A sixth generation is enjoying this Poconos cottage, which ‘looks much the same now as always'
The home’s décor was described as “summerhouse traditional style: a gallant assemblage of the cast-off and secondhand.”
Six generations of the Gamer family have walked past the pine trees and rhododendron, up porch steps, and under a 90-year-old sign to enter their summer retreat in the Poconos.
The sign, fashioned from twigs, shapes the word Waldesruhe — German for Woodland Rest. And that’s exactly what this home has been.
Robert Gamer, his sister, Susan Gamer, and cousin Linda Peterson now own the house, but the extended family visits every summer. To preserve the sign, Robert said, “I take it in every winter.”
The present owners’ grandfather Carl “Pop” Gamer was among Lutheran church members in Queens, N.Y., who purchased building lots in Lutherland in Monroe County. The vacation community, founded in the 1920s, would eventually feature three youth camps, a hotel, and a lake created by damming a creek. Pop Gamer built his house in 1929.
After World War II, the community name was changed to Pinecrest to broaden its appeal. The hotel and camps are long gone, but the lake is still enjoyed by owners of 30 original homes and owners of newer houses.
Pop, a widower, planned to summer in his house with his two daughters, two sons, and his German immigrant parents, Karl (known as Grandfather) and Wilhelmina. Grandfather, a master carpenter, oversaw the construction of the house. He and Pop finished the third floor themselves, using hand tools to craft tongue and groove pine paneling for the peaked ceiling space and laid parquet flooring. Grandfather also made the built-in drawers. In his attic hideaway, Pop could pull up the ladder and isolate from the hubbub below.
On the second floor, names over doors read “The Girls’ Room,” “The Boys’ Room” and “Grandfather’s Room.” Wilhelmina died just as the house was being completed, necessitating hiring a housekeeper, Mrs. Reusch, whose name is above her room.
In a history of Waldesruhe she wrote last year, Susan Gamer noted that “the house looks much the same now as always.” From the start, she said, there was indoor plumbing but no electricity. Kerosene lamps were used for lighting, and propane fueled the kitchen stove. There was an ice box. A treadle ran the sewing machine, still in the hall on the second floor.
Electricity arrived in the 1940s. “The antiquated kitchen was modernized in the 1960s,” Susan said, “and so it is antiquated again.”
Also in the 1960s, the side veranda was screened in by a family friend, and Robert laid down the rear flagstone patio, which faces the woods. The bathroom off the dining room was replaced eight years ago. Last year, the wood-sided house was painted gray with white trim.

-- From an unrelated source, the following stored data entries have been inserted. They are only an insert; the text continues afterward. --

**config.mk**
```make
export PLATFORM = sky130hd
export DESIGN_NAME = command_line_keyword_matcher_unit
export DESIGN_NICKNAME = d
export VERILOG_FILES = /design/src/rtl/clkm_pkg.sv /design/src/rtl/command_line_keyword_matcher_unit.sv /design/src/rtl/clkm_store.sv /design/src/rtl/clkm_seq.sv
export SDC_FILE = /design/constraint.sdc
export NUM_CORES = 1
export LEC_CHECK = 0
export BUFFER_PORTS_ARGS = -buffer_cell sky130_fd_sc_hd__buf_2
export CORE_MARGIN = 1.5
export CORE_UTILIZATION = 50
export CTS_CLUSTER_DIAMETER = 60
export DETAILED_ROUTE_END_ITERATION = 10
export GPL_TIMING_DRIVEN = 1
export HOLD_SLACK_MARGIN = 0.06
export PLACE_DENSITY = 0.76
export SLEW_MARGIN = 20
export SYNTH_ARGS = -nofsm -noshare
export SYNTH_HDL_FRONTEND = slang
export SYNTH_SLANG_ARGS = --single-unit
```
**constraint.sdc**
```tcl
create_clock -name clock -period 7.9 [get_ports clock]
set_input_delay 0.395 -clock clock [delete_from_list [all_inputs] [get_ports clock]]
set_output_delay 0.395 -clock clock [all_outputs]
set_load 0.1 [all_outputs]
```
**src/rtl/clkm_pkg.sv**
```systemverilog
// ----------------------------------------------------------------------------
// clkm_pkg
// Shared types, constants and keyword table of the command line keyword
// matcher.
// ----------------------------------------------------------------------------
`default_nettype none

package clkm_pkg;

   localparam int LINE_CAPACITY = 64;
   localparam int COMMAND_COUNT = 5;
   localparam int MAX_RESULTS   = 64;
   localparam int KEYWORD_TOTAL = 5;
   localparam int KW_MAX_LEN    = 10;

   localparam int KW_IDX_W  = 3;
   localparam int KW_POS_W  = 4;
   localparam int ID_W      = 3;
   localparam int CNT_W     = $clog2(MAX_RESULTS + 1);

   // entries actually searched
   localparam int KW_ACTIVE = (KEYWORD_TOTAL < COMMAND_COUNT) ? KEYWORD_TOTAL : COMMAND_COUNT;

   localparam logic [ID_W-1:0]     UNKNOWN_ID = ID_W'(COMMAND_COUNT);
   localparam logic [KW_IDX_W-1:0] KW_LAST    = KW_IDX_W'(KW_ACTIVE - 1);

   localparam logic [7:0] CHAR_NUL   = 8'd0;
   localparam logic [7:0] CHAR_TAB   = 8'd9;
   localparam logic [7:0] CHAR_LF    = 8'd10;
   localparam logic [7:0] CHAR_CR    = 8'd13;
   localparam logic [7:0] CHAR_SPACE = 8'd32;

   typedef enum logic [2:0] {
      ST_IDLE,
      ST_KW_CHECK,
      ST_KW_CMP,
      ST_SKIP_CHECK,
      ST_SKIP_CMP,
      ST_EMIT_READ,
      ST_EMIT_LOAD,
      ST_EMPTY
   } seq_state_type;

   // keyword text, left-justified, zero padded
   function automatic logic [KW_MAX_LEN*8-1:0] kw_text(input logic [KW_IDX_W-1:0] k);
      logic [KW_MAX_LEN*8-1:0] t;
      case (k)
         3'd0:    t = {"*IDN?", 40'h0};
         3'd1:    t = {"LED", 56'h0};
         3'd2:    t = "STEP:DELAY";
         3'd3:    t = {"STEP:INIT", 8'h0};
         3'd4:    t = {"HELP", 48'h0};
         default: t = '0;
      endcase
      return t;
   endfunction

   function automatic logic [KW_POS_W-1:0] kw_len(input logic [KW_IDX_W-1:0] k);
      logic [KW_POS_W-1:0] n;
      case (k)
         3'd0:    n = 4'd5;
         3'd1:    n = 4'd3;
         3'd2:    n = 4'd10;
         3'd3:    n = 4'd9;
         3'd4:    n = 4'd4;
         default: n = 4'd0;
      endcase
      return n;
   endfunction

   function automatic logic [7:0] kw_char(input logic [KW_IDX_W-1:0] k,
                                          input logic [KW_POS_W-1:0] i);
      logic [KW_MAX_LEN*8-1:0] t;
      t = kw_text(k) << (8 * int'(i));
      return t[KW_MAX_LEN*8-1 -: 8];
   endfunction

   function automatic logic [7:0] fold_case(input logic [7:0] c);
      logic [7:0] r;
      r = c;
      if (c >= 8'd97 && c <= 8'd122) begin
         r = c - 8'd32;
      end
      return r;
   endfunction

endpackage

`default_nettype wire

```
**src/rtl/command_line_keyword_matcher_unit.sv**
```systemverilog
// ----------------------------------------------------------------------------
// command_line_keyword_matcher_unit
// Collects received bytes into a line store and, at each line end, reports
// the matched keyword and the argument characters.
//
//   channel  dir  handshake              payload
//   req      in   req_valid/req_stall    req_rx_byte
//   rsp      out  rsp_valid/rsp_stall    rsp_command_id, rsp_arg_char,
//                                        rsp_char_valid, rsp_last
//
// An ordinary byte is written to the store when accepted. After a line end
// the block stalls req while one shared compare unit works through the store:
// each keyword character compared, skipped blank and emitted item is a store
// read, then a step on the registered data. rsp_stall holds the sequencer.
// Reset is synchronous; the line store is not cleared.
// ----------------------------------------------------------------------------
`default_nettype none

module command_line_keyword_matcher_unit #(
   parameter int LINE_CAPACITY = clkm_pkg::LINE_CAPACITY,
   localparam int PW = $clog2(LINE_CAPACITY)
) (
   input  wire logic                      clock,
   input  wire logic                      reset,
   input  wire logic                      req_valid,
   output logic                           req_stall,
   input  wire logic [7:0]                req_rx_byte,
   output logic                           rsp_valid,
   input  wire logic                      rsp_stall,
   output logic [clkm_pkg::ID_W-1:0]      rsp_command_id,
   output logic [7:0]                     rsp_arg_char,
   output logic                           rsp_char_valid,
   output logic                           rsp_last
);

   logic [PW-1:0] wpos_ff, wpos_in;
   logic          busy;
   logic          accept;
   logic          is_end;
   logic          wr_en;
   logic          start;
   logic          rd_en;
   logic [PW-1:0] rd_addr;
   logic [7:0]    rd_data;

   assign req_stall = busy;
   assign accept    = req_valid && !busy;
   assign is_end    = (req_rx_byte == clkm_pkg::CHAR_LF) || (req_rx_byte == clkm_pkg::CHAR_CR) ||
                      (req_rx_byte == clkm_pkg::CHAR_NUL);
   assign wr_en     = accept && !is_end;
   assign start     = accept && is_end && (wpos_ff != '0);

   always_comb begin
      wpos_in = wpos_ff;
      if (accept) begin
         if (is_end) begin
            wpos_in = '0;
         end else if (wpos_ff == PW'(LINE_CAPACITY - 1)) begin
            // store full: drop the line
            wpos_in = '0;
         end else begin
            wpos_in = wpos_ff + 1'b1;
         end
      end
   end

   always_ff @(posedge clock) begin
      if (reset) begin
         wpos_ff <= '0;
      end else begin
         wpos_ff <= wpos_in;
      end
   end

   clkm_store #(
      .LINE_CAPACITY(LINE_CAPACITY)
   ) u_store (
      .clock   (clock),
      .wr_en   (wr_en),
      .wr_addr (wpos_ff),
      .wr_data (req_rx_byte),
      .rd_en   (rd_en),
      .rd_addr (rd_addr),
      .rd_data (rd_data)
   );

   clkm_seq #(
      .LINE_CAPACITY(LINE_CAPACITY)
   ) u_seq (
      .clock          (clock),
      .reset          (reset),
      .start          (start),
      .line_len       (wpos_ff),
      .busy           (busy),
      .rd_en          (rd_en),
      .rd_addr        (rd_addr),
      .rd_data        (rd_data),
      .rsp_valid      (rsp_valid),
      .rsp_stall      (rsp_stall),
      .rsp_command_id (rsp_command_id),
      .rsp_arg_char   (rsp_arg_char),
      .rsp_char_valid (rsp_char_valid),
      .rsp_last       (rsp_last)
   );

endmodule

`default_nettype wire

```
**src/rtl/clkm_store.sv**
```systemverilog
// ----------------------------------------------------------------------------
// clkm_store
// Line store: one write port, one registered read port.
// ----------------------------------------------------------------------------
`default_nettype none

module clkm_store #(
   parameter int LINE_CAPACITY = clkm_pkg::LINE_CAPACITY,
   localparam int PW = $clog2(LINE_CAPACITY)
) (
   input  wire logic          clock,
   input  wire logic          wr_en,
   input  wire logic [PW-1:0] wr_addr,
   input  wire logic [7:0]    wr_data,
   input  wire logic          rd_en,
   input  wire logic [PW-1:0] rd_addr,
   output logic [7:0]         rd_data
);

   logic [7:0] store_ff [LINE_CAPACITY];
   logic [7:0] rd_data_ff;

   always_ff @(posedge clock) begin
      if (wr_en) begin
         store_ff[wr_addr] <= wr_data;
      end
      if (rd_en) begin
         rd_data_ff <= store_ff[rd_addr];
      end
   end

   assign rd_data = rd_data_ff;

endmodule

`default_nettype wire

```
**src/rtl/clkm_seq.sv**
```systemverilog
// ----------------------------------------------------------------------------
// clkm_seq
// Match and emit sequencer: walks the keyword table one character per
// compare, skips blanks, then streams the argument through the output register.
// ----------------------------------------------------------------------------
`default_nettype none

module clkm_seq #(
   parameter int LINE_CAPACITY = clkm_pkg::LINE_CAPACITY,
   localparam int PW = $clog2(LINE_CAPACITY)
) (
   input  wire logic                      clock,
   input  wire logic                      reset,
   input  wire logic                      start,
   input  wire logic [PW-1:0]             line_len,
   output logic                           busy,
   output logic                           rd_en,
   output logic [PW-1:0]                  rd_addr,
   input  wire logic [7:0]                rd_data,
   output logic                           rsp_valid,
   input  wire logic                      rsp_stall,
   output logic [clkm_pkg::ID_W-1:0]      rsp_command_id,
   output logic [7:0]                     rsp_arg_char,
   output logic                           rsp_char_valid,
   output logic                           rsp_last
);

   localparam int CMPW = (PW > clkm_pkg::KW_POS_W) ? PW : clkm_pkg::KW_POS_W;

   clkm_pkg::seq_state_type state_ff, state_in;
   logic [clkm_pkg::KW_IDX_W-1:0] k_ff, k_in;
   logic [clkm_pkg::KW_POS_W-1:0] i_ff, i_in;
   logic [PW-1:0]                 pos_ff, pos_in;
   logic [PW-1:0]                 len_ff, len_in;
   logic [clkm_pkg::CNT_W-1:0]    cnt_ff, cnt_in;
   logic [clkm_pkg::ID_W-1:0]     id_ff, id_in;

   logic                          rsp_valid_ff, rsp_valid_in;
   logic [clkm_pkg::ID_W-1:0]     rsp_id_ff, rsp_id_in;
   logic [7:0]                    rsp_char_ff, rsp_char_in;
   logic                          rsp_cv_ff, rsp_cv_in;
   logic                          rsp_last_ff, rsp_last_in;

   logic                          out_free;
   logic                          emit_last;
   logic                          char_eq;
   logic                          is_blank;

   assign out_free  = !rsp_valid_ff || !rsp_stall;
   assign char_eq   = clkm_pkg::fold_case(rd_data) ==
                      clkm_pkg::fold_case(clkm_pkg::kw_char(k_ff, i_ff));
   assign is_blank  = (rd_data == clkm_pkg::CHAR_SPACE) || (rd_data == clkm_pkg::CHAR_TAB);
   assign emit_last = ({1'b0, pos_ff} + 1'b1 == {1'b0, len_ff}) ||
                      (cnt_ff == clkm_pkg::CNT_W'(clkm_pkg::MAX_RESULTS - 1));

   always_ff @(posedge clock) begin
      if (reset) begin
         state_ff     <= clkm_pkg::ST_IDLE;
         rsp_valid_ff <= 1'b0;
      end else begin
         state_ff     <= state_in;
         rsp_valid_ff <= rsp_valid_in;
      end
      k_ff        <= k_in;
      i_ff        <= i_in;
      pos_ff      <= pos_in;
      len_ff      <= len_in;
      cnt_ff      <= cnt_in;
      id_ff       <= id_in;
      rsp_id_ff   <= rsp_id_in;
      rsp_char_ff <= rsp_char_in;
      rsp_cv_ff   <= rsp_cv_in;
      rsp_last_ff <= rsp_last_in;
   end

   always_comb begin
      state_in     = state_ff;
      k_in         = k_ff;
      i_in         = i_ff;
      pos_in       = pos_ff;
      len_in       = len_ff;
      cnt_in       = cnt_ff;
      id_in        = id_ff;
      rd_en        = 1'b0;
      rd_addr      = pos_ff;
      rsp_valid_in = rsp_valid_ff && rsp_stall;
      rsp_id_in    = rsp_id_ff;
      rsp_char_in  = rsp_char_ff;
      rsp_cv_in    = rsp_cv_ff;
      rsp_last_in  = rsp_last_ff;

      case (state_ff)
         clkm_pkg::ST_IDLE: begin
            if (start) begin
               len_in   = line_len;
               k_in     = '0;
               i_in     = '0;
               cnt_in   = '0;
               state_in = clkm_pkg::ST_KW_CHECK;
            end
         end
         clkm_pkg::ST_KW_CHECK: begin
            if (i_ff == clkm_pkg::kw_len(k_ff)) begin
               id_in    = clkm_pkg::ID_W'(k_ff);
               pos_in   = PW'(i_ff);
               state_in = clkm_pkg::ST_SKIP_CHECK;
            end else if (CMPW'(i_ff) >= CMPW'(len_ff)) begin
               if (k_ff == clkm_pkg::KW_LAST) begin
                  id_in    = clkm_pkg::UNKNOWN_ID;
                  pos_in   = '0;
                  state_in = clkm_pkg::ST_EMIT_READ;
               end else begin
                  k_in = k_ff + 1'b1;
                  i_in = '0;
               end
            end else begin
               rd_en    = 1'b1;
               rd_addr  = PW'(i_ff);
               state_in = clkm_pkg::ST_KW_CMP;
            end
         end
         clkm_pkg::ST_KW_CMP: begin
            if (char_eq) begin
               i_in     = i_ff + 1'b1;
               state_in = clkm_pkg::ST_KW_CHECK;
            end else if (k_ff == clkm_pkg::KW_LAST) begin
               id_in    = clkm_pkg::UNKNOWN_ID;
               pos_in   = '0;
               state_in = clkm_pkg::ST_EMIT_READ;
            end else begin
               k_in     = k_ff + 1'b1;
               i_in     = '0;
               state_in = clkm_pkg::ST_KW_CHECK;
            end
         end
         clkm_pkg::ST_SKIP_CHECK: begin
            if (pos_ff >= len_ff) begin
               state_in = clkm_pkg::ST_EMPTY;
            end else begin
               rd_en    = 1'b1;
               state_in = clkm_pkg::ST_SKIP_CMP;
            end
         end
         clkm_pkg::ST_SKIP_CMP: begin
            if (is_blank) begin
               pos_in   = pos_ff + 1'b1;
               state_in = clkm_pkg::ST_SKIP_CHECK;
            end else begin
               state_in = clkm_pkg::ST_EMIT_READ;
            end
         end
         clkm_pkg::ST_EMIT_READ: begin
            rd_en    = 1'b1;
            state_in = clkm_pkg::ST_EMIT_LOAD;
         end
         clkm_pkg::ST_EMIT_LOAD: begin
            // read data holds until the output register frees up
            if (out_free) begin
               rsp_valid_in = 1'b1;
               rsp_id_in    = id_ff;
               rsp_char_in  = rd_data;
               rsp_cv_in    = 1'b1;
               rsp_last_in  = emit_last;
               pos_in       = pos_ff + 1'b1;
               cnt_in       = cnt_ff + 1'b1;
               state_in     = emit_last ? clkm_pkg::ST_IDLE : clkm_pkg::ST_EMIT_READ;
            end
         end
         clkm_pkg::ST_EMPTY: begin
            if (out_free) begin
               rsp_valid_in = 1'b1;
               rsp_id_in    = id_ff;
               rsp_char_in  = clkm_pkg::CHAR_NUL;
               rsp_cv_in    = 1'b0;
               rsp_last_in  = 1'b1;
               state_in     = clkm_pkg::ST_IDLE;
            end
         end
         default: begin
            state_in = clkm_pkg::ST_IDLE;
         end
      endcase
   end

   assign busy           = (state_ff != clkm_pkg::ST_IDLE);
   assign rsp_valid      = rsp_valid_ff;
   assign rsp_command_id = rsp_id_ff;
   assign rsp_arg_char   = rsp_char_ff;
   assign rsp_char_valid = rsp_cv_ff;
   assign rsp_last       = rsp_last_ff;

   a_empty_is_last: assert property (@(posedge clock) disable iff (reset)
      rsp_valid_ff && !rsp_cv_ff |-> rsp_last_ff)
      else $error("empty argument item not marked last");

   a_start_when_idle: assert property (@(posedge clock) disable iff (reset)
      start |-> state_ff == clkm_pkg::ST_IDLE)
      else $error("line start while sequencer busy");

   a_cmp_after_read: assert property (@(posedge clock) disable iff (reset)
      state_ff == clkm_pkg::ST_KW_CMP |-> $past(state_ff) == clkm_pkg::ST_KW_CHECK)
      else $error("keyword compare without a store read");

   a_id_range: assert property (@(posedge clock) disable iff (reset)
      rsp_valid_ff |-> rsp_id_ff <= clkm_pkg::UNKNOWN_ID)
      else $error("command id out of range");

endmodule

`default_nettype wire

```
[Word-level counts from Yosys, hierarchy flattened]
Memory sizes are Yosys's and may differ from the RTL's. A register that Yosys moved wholly into a read port is not among the register bits.
Cells that the tools add are included.
Cells by class
  add/sub/neg operators: 8
  multiply operators: 0
  div/mod/pow operators: 0
  order comparisons: 6
  equal/unequal tests: 29
  shift operators: 1
  multiplexer cells: 65
  bitwise operators: 0
  reductions and logical operators: 36
Operators by type and width (count)
  one-hot mux 79 bit (5 select lines): 1
  << shifter 79 x 7 -> 80 bit: 1
  2-to-1 mux 6 bit: 11
  2-to-1 mux 3 bit: 19
  2-to-1 mux 8 bit: 4
  equality test 8 x 4 -> 1 bit (second input constant): 3
  2-to-1 mux 4 bit: 6
  one-hot mux 3 bit (8 select lines): 1
  one-hot mux 6 bit (4 select lines): 1
  one-hot mux 4 bit (5 select lines): 1
  greater-or-equal comparator 8 x 7 -> 1 bit (second input constant): 2
  <= comparator 8 x 7 -> 1 bit (second input constant): 2
  one-hot mux 8 bit (2 select lines): 1
  subtractor 8 x 6 -> 8 bit (second input constant): 2
  equality test 3 bit (second input constant): 5
  2-to-1 mux 7 bit: 2
  one-hot mux 7 bit (2 select lines): 1
  adder 6 x 1 -> 6 bit (second input constant): 2
  equality test 3 x 2 -> 1 bit (second input constant): 4
  one-hot mux 4 bit (3 select lines): 1
  2-to-1 mux 1 bit: 10
  AND reduction 5 bit: 2
  one-hot mux 3 bit (3 select lines): 1
  AND reduction 3 bit: 3
  other kinds (33): 59
Storage, ports and cells
  register bits: 52
  bits in latches: 0
  bits in writable memories: 512
  ROM bits: 0
  input port bits: 12
  output and inout bits: 15
  memories kept: 1
Memories
  u_store.store_ff: words 64, bits a word 8, read ports 1, clocked after Yosys merged registers in 1, write ports 1, RTL line clkm_store.sv:20  | logic [7:0] store_ff [LINE_CAPACITY];

[Longest topological paths before layout]
  word-level depth: 9
  mapped depth: 18
  gate-level depth less buffers: 14

[Modules after synthesis]
Synthesis repeated with hierarchy kept, for this count alone.
Second synthesis, totals
  cells, all modules: 1403
  area total of the unflattened synthesis: 24315.8 um^2
Modules (own cells, without submodules)
  clkm_store: instances 1, cells an instance 940, area each 20246.9 um^2, sequential area each 15615.0 um^2
  clkm_seq: instances 1, cells an instance 414, area each 3649.8 um^2, sequential area each 1341.3 um^2
  command_line_keyword_matcher_unit: instances 1, cells an instance 49, area each 419.2 um^2, sequential area each 120.1 um^2

[Worst setup path after synthesis]
OpenSTA, ideal clock, no wires.
  path kind: flip-flop to flip-flop
  start: register u_seq.k_ff[0] (netlist name)
  end: register u_store.rd_data_ff[7], in the netlist u_store.rd_data[7] (read register of u_store.store_ff), data pin
  library setup time: 0.261 ns
  arrival: 3.783 ns
  data required time: 7.639 ns
  slack: 3.857 ns
  stages on the path, launching flop included: 16
  path buffers: 4
  cells stage by stage: edfxtp_1 -> inv_1 -> ha_1 -> buf_2 -> nor2b_1 -> buf_2 -> or3_1 -> a221o_1 -> o211ai_4 -> mux2i_1 -> buf_6 -> buf_2 -> mux4_2 -> a21oi_1 -> nand3_1 -> a221o_1
Between the ends
  word-level cells in the longest chain between the ends: 6
  elaborated cells between the ends (all ways): 12
Ends and longest elaborated chain
  from (decl): RTL line clkm_seq.sv:31  | logic [clkm_pkg::KW_IDX_W-1:0] k_ff, k_in;
  from (signal assigned): RTL line clkm_seq.sv:64  | k_ff <= k_in;
  equality test 3 bit (tied with other cells): RTL line clkm_pkg.sv:60  | case (k)
  one-hot mux 4 bit (5 select lines) (*): RTL line clkm_pkg.sv:60
  2-to-1 mux 4 bit (*): RTL line clkm_seq.sv:92  | case (state_ff)
  equality test 4 bit (*): RTL line clkm_seq.sv:103  | if (i_ff == clkm_pkg::kw_len(k_ff)) begin
  2-to-1 mux 1 bit or 2-to-1 mux 6 bit (tied branches): RTL line clkm_seq.sv:103
  one-hot mux 1 bit (3 select lines) or 2-to-1 mux 6 bit (tied branches): RTL line clkm_seq.sv:92
  to (decl): RTL line clkm_store.sv:21  | logic [7:0] rd_data_ff;
Mark *: on every way between the ends. The rest lies on a longest branch, timed or not. The select of a mux whose other input is x is not followed.
A chain may end at the register's enable or synchronous reset.

[Worst setup path in the final report]
  start: register u_seq.i_ff[0] (netlist name)
  end: register u_store.rd_data_ff[6], in the netlist u_store.rd_data[6] (read register of u_store.store_ff), data pin
Between the ends
  word-level cells in the longest chain between the ends: 4
  elaborated cells between the ends (all ways): 8
Ends and longest elaborated chain
  from (decl): RTL line clkm_seq.sv:32  | logic [clkm_pkg::KW_POS_W-1:0] i_ff, i_in;
  from (signal assigned): RTL line clkm_seq.sv:65  | i_ff <= i_in;
  greater-or-equal comparator 4 x 6 -> 1 bit: RTL line clkm_seq.sv:107  | end else if (CMPW'(i_ff) >= CMPW'(len_ff)) begin
  2-to-1 mux 1 bit or 2-to-1 mux 6 bit (tied branches): RTL line clkm_seq.sv:107
  2-to-1 mux 1 bit or 2-to-1 mux 6 bit (tied branches): RTL line clkm_seq.sv:103
  one-hot mux 1 bit (3 select lines) or 2-to-1 mux 6 bit (tied branches): RTL line clkm_seq.sv:92
Parallel ways exist; a longest one is shown, timed or not.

Susan described the home’s décor as “summerhouse traditional style: a gallant assemblage of the cast-off and secondhand.” In the early days, she said, “Pop made the rounds of farmhouse sales picking up a dresser here, a nightstand there.”
The dark wood pieces in the boys’ and girls’ rooms match the trim on the original one-over-one windows.
Pop’s sons made the twig sign, and his daughters and their friends — two of whom became their sister-in-laws — stitched the embroidered map of Lutherland in the upstairs hall. Karl and Wilhelmina carried the cuckoo clock in the living room from Germany (“where possibly it worked better than it has since,” Susan said).
In the dining room and living room with their amber-textured plaster walls, the furniture — maple table and chairs, upright piano, hand-cranked Victrola, library table, and cushioned wooden chairs — has been in place as long as Robert’s wife, Bette, can remember. Her family had a vacation home across the road, and she has known Robert since they met at Pinecrest Lake when they were 14. They drifted apart and wed other people. Both were divorced when they reconnected in the Poconos. They married in 1984, keeping a tradition of Gamer men marrying women they met in Pinecrest.
Robert and Susan Gamer and Linda Peterson consider themselves custodians, caring for the house for future generations.
Unlike Pop, Robert doesn’t have to make the rounds of farmhouse sales to find items for the home. He discovered a poster, now hanging by the front door, of the ship that brought Karl and Wilhelmina to America on eBay.